Kanye Wests Yeezy verklagt Praktikant wegen Sneaker-Leak

Von Alina Amin am 17.01.2021 - 13:01

Man würde meinen, Sneaker-Leaks gehören zur Vorfreude auf die nächsten Releases dazu. Kanye Wests Yeezy, eine der größten Marken im Streetwearbusiness, sieht das wohl anders. Nachdem ein Praktikant unautorisierte Bilder verbreitete, wird er nun mit einer Klage in Höhe von 500.000 Dollar konfrontiert. 

Nach Leak: Praktikant wird von Yeezy verklagt

Der ehemalige Praktikant Ryan Inwards postete unveröffentlichte Produkte auf Instagram. Yeezy sieht darin Einbußen und möchte für den Leak entschädigt werden. Grundlage dafür ist eine Verschwiegenheitsvereinbarung, die Ryan Inwards zu Beginn seiner Tätigkeit unterschieb.

Diese sah für jeglichen Bruch der Regelungen eine Vertragsstrafe von 500.000 Dollar vor. Ankündigungen und Bilder dürfen nur das Yeezy-Team oder Kanye selbst veröffentlichen. Der Angeklagte war von Februar bis Sommer 2020 für das Streetwear-Label tätig.

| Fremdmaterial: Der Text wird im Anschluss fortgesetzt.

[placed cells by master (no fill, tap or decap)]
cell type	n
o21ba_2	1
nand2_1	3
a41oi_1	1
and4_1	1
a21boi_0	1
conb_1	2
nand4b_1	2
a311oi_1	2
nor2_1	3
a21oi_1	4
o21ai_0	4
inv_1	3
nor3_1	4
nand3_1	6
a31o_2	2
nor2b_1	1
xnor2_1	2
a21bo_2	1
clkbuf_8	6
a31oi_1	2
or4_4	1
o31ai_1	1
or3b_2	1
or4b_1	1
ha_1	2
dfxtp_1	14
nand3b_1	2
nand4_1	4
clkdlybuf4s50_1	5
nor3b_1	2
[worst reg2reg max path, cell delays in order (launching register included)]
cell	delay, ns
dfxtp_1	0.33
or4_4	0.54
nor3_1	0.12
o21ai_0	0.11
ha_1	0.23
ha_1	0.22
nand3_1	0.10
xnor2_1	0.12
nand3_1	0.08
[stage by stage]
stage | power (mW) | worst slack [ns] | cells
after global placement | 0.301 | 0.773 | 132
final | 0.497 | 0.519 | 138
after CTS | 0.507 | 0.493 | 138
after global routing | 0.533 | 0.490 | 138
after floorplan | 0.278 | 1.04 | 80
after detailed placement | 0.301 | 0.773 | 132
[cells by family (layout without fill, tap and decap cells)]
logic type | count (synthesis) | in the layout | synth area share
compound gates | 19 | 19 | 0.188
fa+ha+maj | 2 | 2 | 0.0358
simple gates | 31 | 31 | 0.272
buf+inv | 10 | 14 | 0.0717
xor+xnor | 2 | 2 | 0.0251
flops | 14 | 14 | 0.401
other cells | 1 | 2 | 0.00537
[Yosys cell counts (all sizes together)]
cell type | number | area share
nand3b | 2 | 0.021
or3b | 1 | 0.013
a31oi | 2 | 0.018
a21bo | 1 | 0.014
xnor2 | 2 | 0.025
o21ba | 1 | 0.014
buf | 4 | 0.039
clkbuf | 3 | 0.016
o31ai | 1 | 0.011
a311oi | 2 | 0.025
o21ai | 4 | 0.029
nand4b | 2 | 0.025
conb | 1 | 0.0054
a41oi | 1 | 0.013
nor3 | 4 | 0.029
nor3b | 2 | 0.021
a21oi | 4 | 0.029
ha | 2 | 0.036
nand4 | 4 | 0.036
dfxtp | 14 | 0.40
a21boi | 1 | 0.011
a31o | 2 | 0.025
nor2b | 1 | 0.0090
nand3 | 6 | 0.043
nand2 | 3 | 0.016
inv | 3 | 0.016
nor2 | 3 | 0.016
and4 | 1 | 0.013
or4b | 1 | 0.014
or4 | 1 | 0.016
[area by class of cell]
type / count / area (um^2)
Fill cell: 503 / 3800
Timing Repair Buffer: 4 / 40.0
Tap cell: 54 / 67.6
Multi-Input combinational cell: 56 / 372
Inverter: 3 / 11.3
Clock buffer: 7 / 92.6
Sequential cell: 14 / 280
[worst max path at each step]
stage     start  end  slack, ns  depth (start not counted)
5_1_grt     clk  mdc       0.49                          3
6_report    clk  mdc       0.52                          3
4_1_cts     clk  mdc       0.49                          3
--- flow/config.mk ---
export PLATFORM = sky130hd
export DESIGN_NAME = MIPSALU
export DESIGN_NICKNAME = MIPSALU
export VERILOG_FILES = /design/flow/design.v
export SDC_FILE = /design/flow/constraint.sdc
export NUM_CORES = 4
export LEC_CHECK = 1
export CORE_UTILIZATION = 40
--- flow/constraint.sdc ---
current_design MIPSALU

set clk_period 24.3
set clk_io_pct 0.2

create_clock -name clk0 -period $clk_period

set non_clock_inputs [all_inputs -no_clocks]
set_input_delay [expr $clk_period * $clk_io_pct] -clock clk0 $non_clock_inputs
set_output_delay [expr $clk_period * $clk_io_pct] -clock clk0 [all_outputs]
--- flow/design.v ---
module MIPSALU (ALUctl, A, B, ALUOut, Zero);
  input [3:0] ALUctl;
  input [31:0] A,B;
  output reg [31:0] ALUOut;
  output Zero;
  assign Zero = (ALUOut==0); 
  always @(ALUctl, A, B)
      case (ALUctl)
         0: ALUOut <= A & B;
         1: ALUOut <= A | B;
         2: ALUOut <= A + B;
         6: ALUOut <= A - B;
         7: ALUOut <= A < B ? 1:0;
         12: ALUOut <= ~(A | B);          
		 default: ALUOut <= 0; 
      endcase
endmodule
--- flow/run.sh ---
#!/bin/bash
# OpenROAD 26Q1-2900-gdf79404cd8, Yosys 0.63+post, stock flow scripts
make -C /OpenROAD-flow-scripts/flow DESIGN_CONFIG=/design/flow/config.mk WORK_HOME=/design/flow/orfs finish
==> Slide: Implementation Results <==
Physical Implementation Snapshot

Setup path
  – Worst-path fanout max: 21
  – Critical path class: in2out
  – CP Capture Type: primary output
  – Worst path cell trace: clkdlybuf4s50_1, nor2_1, nand2_1, buf_4, o31a_1, nand3_1, or4_1, or4_1, or4_1, nor4b_2, nor4b_2, clkdlybuf4s50_1
  – Most used cell along the critical path: or4_1
  – Required time worst endpoint: between 15 and 20 ns
  – Slowest stage delay, CP: 0.94 ns
  – Worst Path Arrival: 9.77 ns
  – Slowest cell on the critical path: clkdlybuf4s50_1
  – Startpoint types: primary input

Synth
  – Post-Syn Area: around 6300 µm²
  – Largest type area fraction: between 15 and 20%
  – Yosys cell types: approximately 96
  – Count leader, synth: ha_1
  – Synth Instances: around 940
  – AO/OA Area Share: between 40% and 50%
  – Top cells by count: ha_1 (101), inv_1 (96), nor2_1 (88)
  – Yosys stat chip area: around 6300 µm²
  – Syn. warnings: 1
  – Logic family by area: AND-OR/OR-AND gates
  – Top area cell types: ha_1 (20%), a21oi_1 (6.7%), inv_1 (5.7%)
  – Post-synth top area cell: ha_1
  – And+or+nand+nor area frac: between 20% and 30%
  – Yosys adder share: 20.59%
  – Mean Syn Cell Area: just under 7 µm²
  – Synth Seq Share: 0%
  – Multiplexer share: 1.146%
  – Yosys stat cell total: 940
  – Xor/xnor share of the synthesized area: 1.107%

Clock tree
  – Setup repair bufs after CTS: 0
  – CTS Hold Bufs: 0
  – PostCTS Resize Cnt: 0

Power
  – Peak supply drop: ~0.000013 V
  – PD cells: about 23 nW/µm²
  – Lkg Pwr: roughly 3.2 nW

Timing
  – Final hold vios: 0
  – Setup tns final: 0 ns
  – Unrepaired setup endpoints after global routing: false
  – Fin crit share: around three fifths
  – Tightest Pin Transition: roughly 1 ns
  – Hold Slack: roughly 11 ns
  – Final-report max-slew violation count: 0
  – Final Critical Period: about 15 ns
  – Final worst slack: ~9.7 ns
  – Number of setup violations in the final report: 0
  – Max Clk Rate: 68.37 MHz
  – Slew margin rel.: 33.23%

Cells and area
  – FILL cells: 1601
  – Fin area: around 7500 µm²
  – Clock buffers: 0
  – Layout cell share with drive strength beyond 1: under 10%
  – Seq_cells: 0
  – Logic area: around 5700 µm²
  – Area grow syn2layout: 17.75%
  – Storage cell area: 0 µm²

Routing
  – Via count: about 7500
  – Routed vias/inst: approximately 6.2
  – Routed Antenna Nets: 0
  – Drt total wl: between 20 and 25 mm
  – Initial DRC Count: roughly 770
  – # diodes: 0
  – Routed wire length per instance: a little over 20 µm
  – Remaining DRCs: 0
  – Pre-antenna DRT Iters: 6

Floorplanning
  – Core Rows: 45
  – Core area: around 15000 µm²
  – Io pins: roughly 100
  – Chip area: 16340 µm²
  – Chip height: about 130 µm
  – Die width: 127.8 µm
  – Initial Util: 41.34%

Status
  – Status: completed

Global route
  – Largest net degree at the start of global routing: 32
  – First-pass GRT wire length: around 38 mm
  – Initial antenna violation count: 0
  – Global router's overall resource usage: between 30% and 40%
  – Number of global-route vias before repair: 6719
  – Overflow left after global routing: 0

Hold path
  – HP Class: in2out
  – Hold Path Cell Cnt: 4

Place
  – Routability cong.: 0.9965
  – Place WS: 9.791 ns
  – DP HPWL: about 20 mm
  – Area after DPL: 7455 µm²
  – Port Buf Inserts: between 100 and 150

Run
  – Max-Cap Viols: 0
  – Tool warnings: just over 100
## report_power, final
group          internal, mW  total [mW]  switching, mW
clock                     0           0              0
combinational        0.0709       0.172          0.101
sequential                0           0              0
## final timing paths
kind  slack (ns)    endpoint      start
max         9.67        Zero  ALUctl[3]
min        11.04  ALUOut[13]  ALUctl[1]
## kinds of logic after synthesis
family / count (synthesis)
mux: 7
simple gates: 309
fa+ha+maj: 103
buf+inv: 152
xor+xnor: 8
compound gates: 361
## metrics by stage
stage | std cells | utilization [%] | power, mW
final | 1207 | 48.68 | 0.1716
after detailed placement | 1207 | 48.68 | 0.1671
after global placement | 1207 | 48.68 | 0.1689
after CTS | 1207 | 48.68 | 0.1683
after global routing | 1207 | 48.68 | 0.1860
after floorplan | 940 | - | 0.1072
## metal layers
layer	global-route usage [%]	vias to the layer above	share of wire [%]
met5	0	-	0
met4	8.858	0	3.4
met3	4.209	54	8.0
met2	46.04	356	43
met1	44.52	3423	46
li1	-	3636	-
## final cells by class
| type | count | area share (%) |
|---|---|---|
| inverter | 96 | 4.834 |
| multi-input combinational | 788 | 76.96 |
| timing repair buffer | 112 | 14.67 |
| tap | 211 | 3.541 |
## worst max-delay path, delay by kind of cell
family | cells | cell delay (ns)
AOI/OAI and AO/OA | 1 | 0.17
buffers and inverters | 3 | 1.81
and+or+nand+nor | 8 | 2.90
## placed cells by master, fill, tap and decap left out, types with 13 or more instances in the layout
cell             instances
clkdlybuf4s50_1        101
o21ai_0                 50
nand3_1                 15
a221oi_1                18
inv_1                   96
nand2_1                 62
a21oi_1                 85
nor2b_1                 13
nand2b_1                17
a211oi_1                18
nor2_1                  88
o211ai_1                15
nor3_1                  17
a21o_1                  19
ha_1                   101
Power figures rest on the tool's default switching activity, not on a simulated workload.
==> flow/design.v <==
`timescale 1ns / 1ps
module decision_unit(
    input wire clk,
    input wire rst,
    input wire start,
    output reg [9:0] rd_addr,  
    input wire [7:0] rd_data,  
    output reg [3:0] category_out, 
    output reg done
);
    localparam IDLE     = 0, 
               READ_REQ = 1, 
               WAIT_MEM = 2, 
               COMPARE  = 3, 
               FINISH   = 4;
    reg [2:0] state;
    reg [3:0] counter;       
    reg [7:0] max_val;       
    reg [3:0] max_idx;       
    always @(posedge clk) begin
        if (rst) begin
            state <= IDLE;
            done <= 0;
            max_val <= 0;
            max_idx <= 0;
            counter <= 0;
            category_out <= 0;
            rd_addr <= 0;
        end else begin
            case(state)
                IDLE: begin
                    done <= 0;
                    if (start) begin
                        counter <= 0;
                        max_val <= 0;  
                        max_idx <= 0;
                        state <= READ_REQ;
                    end
                end
                READ_REQ: begin
                    rd_addr <= counter;
                    state <= WAIT_MEM;
                end
                WAIT_MEM: begin
                    state <= COMPARE;
                end
                COMPARE: begin
                    if (counter == 0 || rd_data > max_val) begin
                        max_val <= rd_data;  
                        max_idx <= counter;  
                    end
                    if (counter == 9) begin
                        state <= FINISH;
                    end else begin
                        counter <= counter + 1;  
                        state <= READ_REQ;
                    end
                end
                FINISH: begin
                    category_out <= max_idx;  
                    done <= 1;
                    if (!start) state <= IDLE;
                end
            endcase
        end
    end
endmodule
==> design/flow/design.v <==
`timescale 1ns / 1ps
module max_pool(
    input wire clk,
    input wire rst,
    input wire start,
    output reg [9:0] rd_addr, 
    input wire [7:0] rd_data, 
    output reg [7:0] data_out,
    output reg valid_out,
    output reg done
);
    parameter IN_DIM = 26;
    parameter OUT_DIM = 13;
    localparam IDLE=0, READ_0=1, WAIT_1=2, READ_1=3, WAIT_2=4, READ_2=5, WAIT_3=6, READ_3=7, SAVE_LAST=8, FIND_MAX=9, OUTPUT=10, NEXT=11, FINISH=12;
    reg [3:0] state;
    reg [4:0] row, col; 
    reg [7:0] val0, val1, val2, val3; 
    reg [7:0] max_val;
    always @(posedge clk) begin
        if (rst) begin
            state <= IDLE;
            row <= 0; col <= 0;
            valid_out <= 0; done <= 0;
            rd_addr <= 0; val0<=0; val1<=0; val2<=0; val3<=0; max_val<=0;
        end else begin
            case(state)
                IDLE: begin
                    done <= 0; valid_out <= 0;
                    if (start) begin
                        row <= 0; col <= 0; 
                        state <= READ_0;
                    end
                end
                READ_0: begin
                    rd_addr <= (row * 2) * IN_DIM + (col * 2);
                    state <= WAIT_1; 
                end
                WAIT_1: state <= READ_1; 
                READ_1: begin
                    val0 <= rd_data; 
                    rd_addr <= (row * 2) * IN_DIM + (col * 2 + 1);
                    state <= WAIT_2;
                end
                WAIT_2: state <= READ_2;
                READ_2: begin
                    val1 <= rd_data; 
                    rd_addr <= (row * 2 + 1) * IN_DIM + (col * 2);
                    state <= WAIT_3;
                end
                WAIT_3: state <= READ_3;
                READ_3: begin
                    val2 <= rd_data; 
                    rd_addr <= (row * 2 + 1) * IN_DIM + (col * 2 + 1);
                    state <= SAVE_LAST;
                end
                SAVE_LAST: begin
                    val3 <= rd_data; 
                    state <= FIND_MAX;
                end
                FIND_MAX: begin
                    if (val0 >= val1 && val0 >= val2 && val0 >= val3) max_val <= val0;
                    else if (val1 >= val0 && val1 >= val2 && val1 >= val3) max_val <= val1;
                    else if (val2 >= val0 && val2 >= val1 && val2 >= val3) max_val <= val2;
                    else max_val <= val3;
                    state <= OUTPUT;
                end
                OUTPUT: begin
                    data_out <= max_val; 
                    valid_out <= 1;
                    state <= NEXT;
                end
                NEXT: begin
                    valid_out <= 0;
                    if (col == OUT_DIM - 1) begin
                        col <= 0;
                        if (row == OUT_DIM - 1) begin
                            state <= FINISH;
                        end else begin
                            row <= row + 1;
                            state <= READ_0;
                        end
                    end else begin
                        col <= col + 1;
                        state <= READ_0;
                    end
                end
                FINISH: begin
                    done <= 1;
                    if (!start) state <= IDLE;
                end
            endcase
        end
    end
endmodule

Aus Gerichtsdokumenten geht hervor, dass Yeezy gegen Inwards mehrere Unterlassungsklagen einreichte. Da dieser die Bilder angeblich nicht von der Plattform löschen wollte, fordert die Marke außerdem Bußgeldzahlungen, weil sie glaube, er habe böswillig gehandelt.